Sin embargo, el número de comprovincianos que se desplazan en una cabina herméticamente cerrada se reduce considerablemente. Sería tanto como imaginar que los coches del servicio de transporte público de pasajeros viniesen con las ventanillas selladas, como los de larga distancia. ¿Cuál es la diferencia entre el servicio cuyo recorrido termina en el Médano de Oro y el que termina en Retiro? Acaso sea necesario contestar la obviedad: el aire acondicionado.
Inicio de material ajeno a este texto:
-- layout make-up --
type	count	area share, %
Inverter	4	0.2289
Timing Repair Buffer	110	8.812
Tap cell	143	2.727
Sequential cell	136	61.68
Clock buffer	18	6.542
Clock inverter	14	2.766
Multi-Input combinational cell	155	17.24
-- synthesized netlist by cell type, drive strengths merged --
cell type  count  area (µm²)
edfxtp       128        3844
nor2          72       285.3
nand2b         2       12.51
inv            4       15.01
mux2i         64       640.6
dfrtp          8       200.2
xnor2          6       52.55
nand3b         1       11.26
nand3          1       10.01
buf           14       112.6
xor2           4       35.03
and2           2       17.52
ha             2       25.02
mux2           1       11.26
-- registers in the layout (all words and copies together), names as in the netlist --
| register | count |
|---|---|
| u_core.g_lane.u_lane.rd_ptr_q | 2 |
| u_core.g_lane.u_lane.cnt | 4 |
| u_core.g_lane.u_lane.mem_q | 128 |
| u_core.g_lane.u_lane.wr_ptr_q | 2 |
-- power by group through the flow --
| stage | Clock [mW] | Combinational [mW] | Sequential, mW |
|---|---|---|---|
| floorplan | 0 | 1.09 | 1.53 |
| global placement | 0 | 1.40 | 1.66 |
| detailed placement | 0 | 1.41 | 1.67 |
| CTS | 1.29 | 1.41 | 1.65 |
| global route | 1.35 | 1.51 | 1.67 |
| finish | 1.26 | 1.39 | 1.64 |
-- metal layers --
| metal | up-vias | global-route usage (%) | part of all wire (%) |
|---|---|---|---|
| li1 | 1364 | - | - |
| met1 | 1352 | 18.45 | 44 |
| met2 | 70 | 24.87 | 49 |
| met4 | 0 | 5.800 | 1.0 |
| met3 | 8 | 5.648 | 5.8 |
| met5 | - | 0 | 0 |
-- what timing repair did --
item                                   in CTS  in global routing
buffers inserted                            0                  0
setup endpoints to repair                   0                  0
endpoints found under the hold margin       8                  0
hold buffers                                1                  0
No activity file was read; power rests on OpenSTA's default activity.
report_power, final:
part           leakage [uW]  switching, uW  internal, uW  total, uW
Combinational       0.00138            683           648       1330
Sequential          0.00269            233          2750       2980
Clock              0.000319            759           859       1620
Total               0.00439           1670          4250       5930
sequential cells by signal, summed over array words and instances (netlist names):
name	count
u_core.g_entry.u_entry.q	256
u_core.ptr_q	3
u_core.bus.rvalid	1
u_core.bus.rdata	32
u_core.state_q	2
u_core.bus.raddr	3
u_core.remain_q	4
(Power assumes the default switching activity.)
## src/rtl/fifo_pkg.sv

```systemverilog
// Shared FIFO helpers: default geometry and Gray/binary conversions.
package fifo_pkg;

  localparam int unsigned FIFO_ADDR_W = 3;
  localparam int unsigned DEPTH       = 2 ** FIFO_ADDR_W;

  // Conversion functions work on a wide vector; callers zero-extend and truncate.
  localparam int unsigned FN_W = 32;

  // Binary to Gray: each bit is the XOR of itself and its upper neighbour.
  function automatic logic [FN_W-1:0] bin2gray(input logic [FN_W-1:0] b);
    return b ^ (b >> 1);
  endfunction

  // Gray to binary: each bit is the XOR of all Gray bits at or above it.
  function automatic logic [FN_W-1:0] gray2bin(input logic [FN_W-1:0] g);
    logic [FN_W-1:0] b;
    b = '0;
    for (int i = 0; i < int'(FN_W); i++) begin
      b[i] = ^(g >> i);
    end
    return b;
  endfunction

endpackage

```

## src/rtl/fifo_gray2bin.sv

```systemverilog
// Combinational Gray-to-binary converter (XOR prefix from the MSB down).
module fifo_gray2bin #(
  parameter int unsigned W = 4
) (
  input  logic [W-1:0] gray,
  output logic [W-1:0] bin
);

  // Bit i is the parity of gray[W-1:i].
  always_comb begin
    bin = '0;
    for (int i = 0; i < int'(W); i++) begin
      bin[i] = ^(gray >> i);
    end
  end

endmodule

```

## src/rtl/fifo_rd_ctrl.sv

```systemverilog
// Read-side pointer controller for the async FIFO: pointers, flags, level, underflow.
module fifo_rd_ctrl
  import fifo_pkg::*;
#(
  parameter int unsigned ADDR_W    = FIFO_ADDR_W,
  parameter int unsigned AE_THRESH = 2
) (
  input  logic              r_clk,
  input  logic              r_rstn,
  input  logic              r_inc,
  input  logic              underflow_clr,
  input  logic [ADDR_W:0]   sync_wr_ptr,
  output logic [ADDR_W-1:0] rd_addr,
  output logic [ADDR_W:0]   gray_rd_ptr,
  output logic              empty,
  output logic              almost_empty,
  output logic [ADDR_W:0]   rd_level,
  output logic              rd_ack,
  output logic              underflow
);

  localparam int unsigned PTR_W = ADDR_W + 1;

  logic [PTR_W-1:0] rd_bin;
  logic [PTR_W-1:0] rd_bin_nxt;
  logic [PTR_W-1:0] rd_gray_nxt;
  logic [PTR_W-1:0] wr_bin;
  logic [PTR_W-1:0] lvl_nxt;
  logic             acc;

  // Synchronised write pointer back to binary for the occupancy subtraction.
  fifo_gray2bin #(.W(PTR_W)) u_wr_g2b (
    .gray (sync_wr_ptr),
    .bin  (wr_bin)
  );

  // Next pointer and occupancy, both taken from post-read values.
  always_comb begin
    acc         = r_inc & ~empty;
    rd_bin_nxt  = rd_bin + PTR_W'(acc);
    rd_gray_nxt = PTR_W'(bin2gray(FN_W'(rd_bin_nxt)));
    lvl_nxt     = wr_bin - rd_bin_nxt;
  end

  assign rd_addr = rd_bin[ADDR_W-1:0];
  assign rd_ack  = acc;

  // Pointer, flag and level registers.
  always_ff @(posedge r_clk or negedge r_rstn) begin
    if (!r_rstn) begin
      rd_bin       <= '0;
      gray_rd_ptr  <= '0;
      empty        <= 1'b1;
      almost_empty <= 1'b1;
      rd_level     <= '0;
    end else begin
      rd_bin       <= rd_bin_nxt;
      gray_rd_ptr  <= rd_gray_nxt;
      empty        <= (rd_gray_nxt == sync_wr_ptr);
      almost_empty <= (lvl_nxt <= PTR_W'(AE_THRESH));
      rd_level     <= lvl_nxt;
    end
  end

  // Sticky underflow; a new underflow attempt beats a simultaneous clear.
  always_ff @(posedge r_clk or negedge r_rstn) begin
    if (!r_rstn) begin
      underflow <= 1'b0;
    end else if (r_inc && empty) begin
      underflow <= 1'b1;
    end else if (underflow_clr) begin
      underflow <= 1'b0;
    end
  end

endmodule

```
Mucho desarrollo para algo tan pretendidamente superfluo como el traslado ocasional en un vehículo sanitario. O tal vez no. Porque esa misma tarde, al regresar del estudio médico programado, uno de los asistentes sanitarios que viajaba en la ambulancia sufrió una descompensación. Si fue o no el calor el motivo de su problema, es difícil saberlo. Para el paciente, en todo caso, se trató de una verdad indiscutible.
Mucho desarrollo para algo que, tal vez a esta altura, siga sonando a asunto menor. Un testimonio que para la mayoría, que no transita en horas de la siesta a bordo de la cabina de una ambulancia del servicio público, puede sonar banal. Al fin y al cabo, nadie tiene previsto recostarse sobre una camilla. Nadie lo elige. Y ese es precisamente el punto.
Entonces, aquel comentario de fines de febrero se despojó de toda trivialidad. Entró la enfermera a la habitación, verificó las sondas, las agujas y los medicamentos. Dentro de la habitación, todo estaba en orden. Las visitas se fueron. La enfermera también.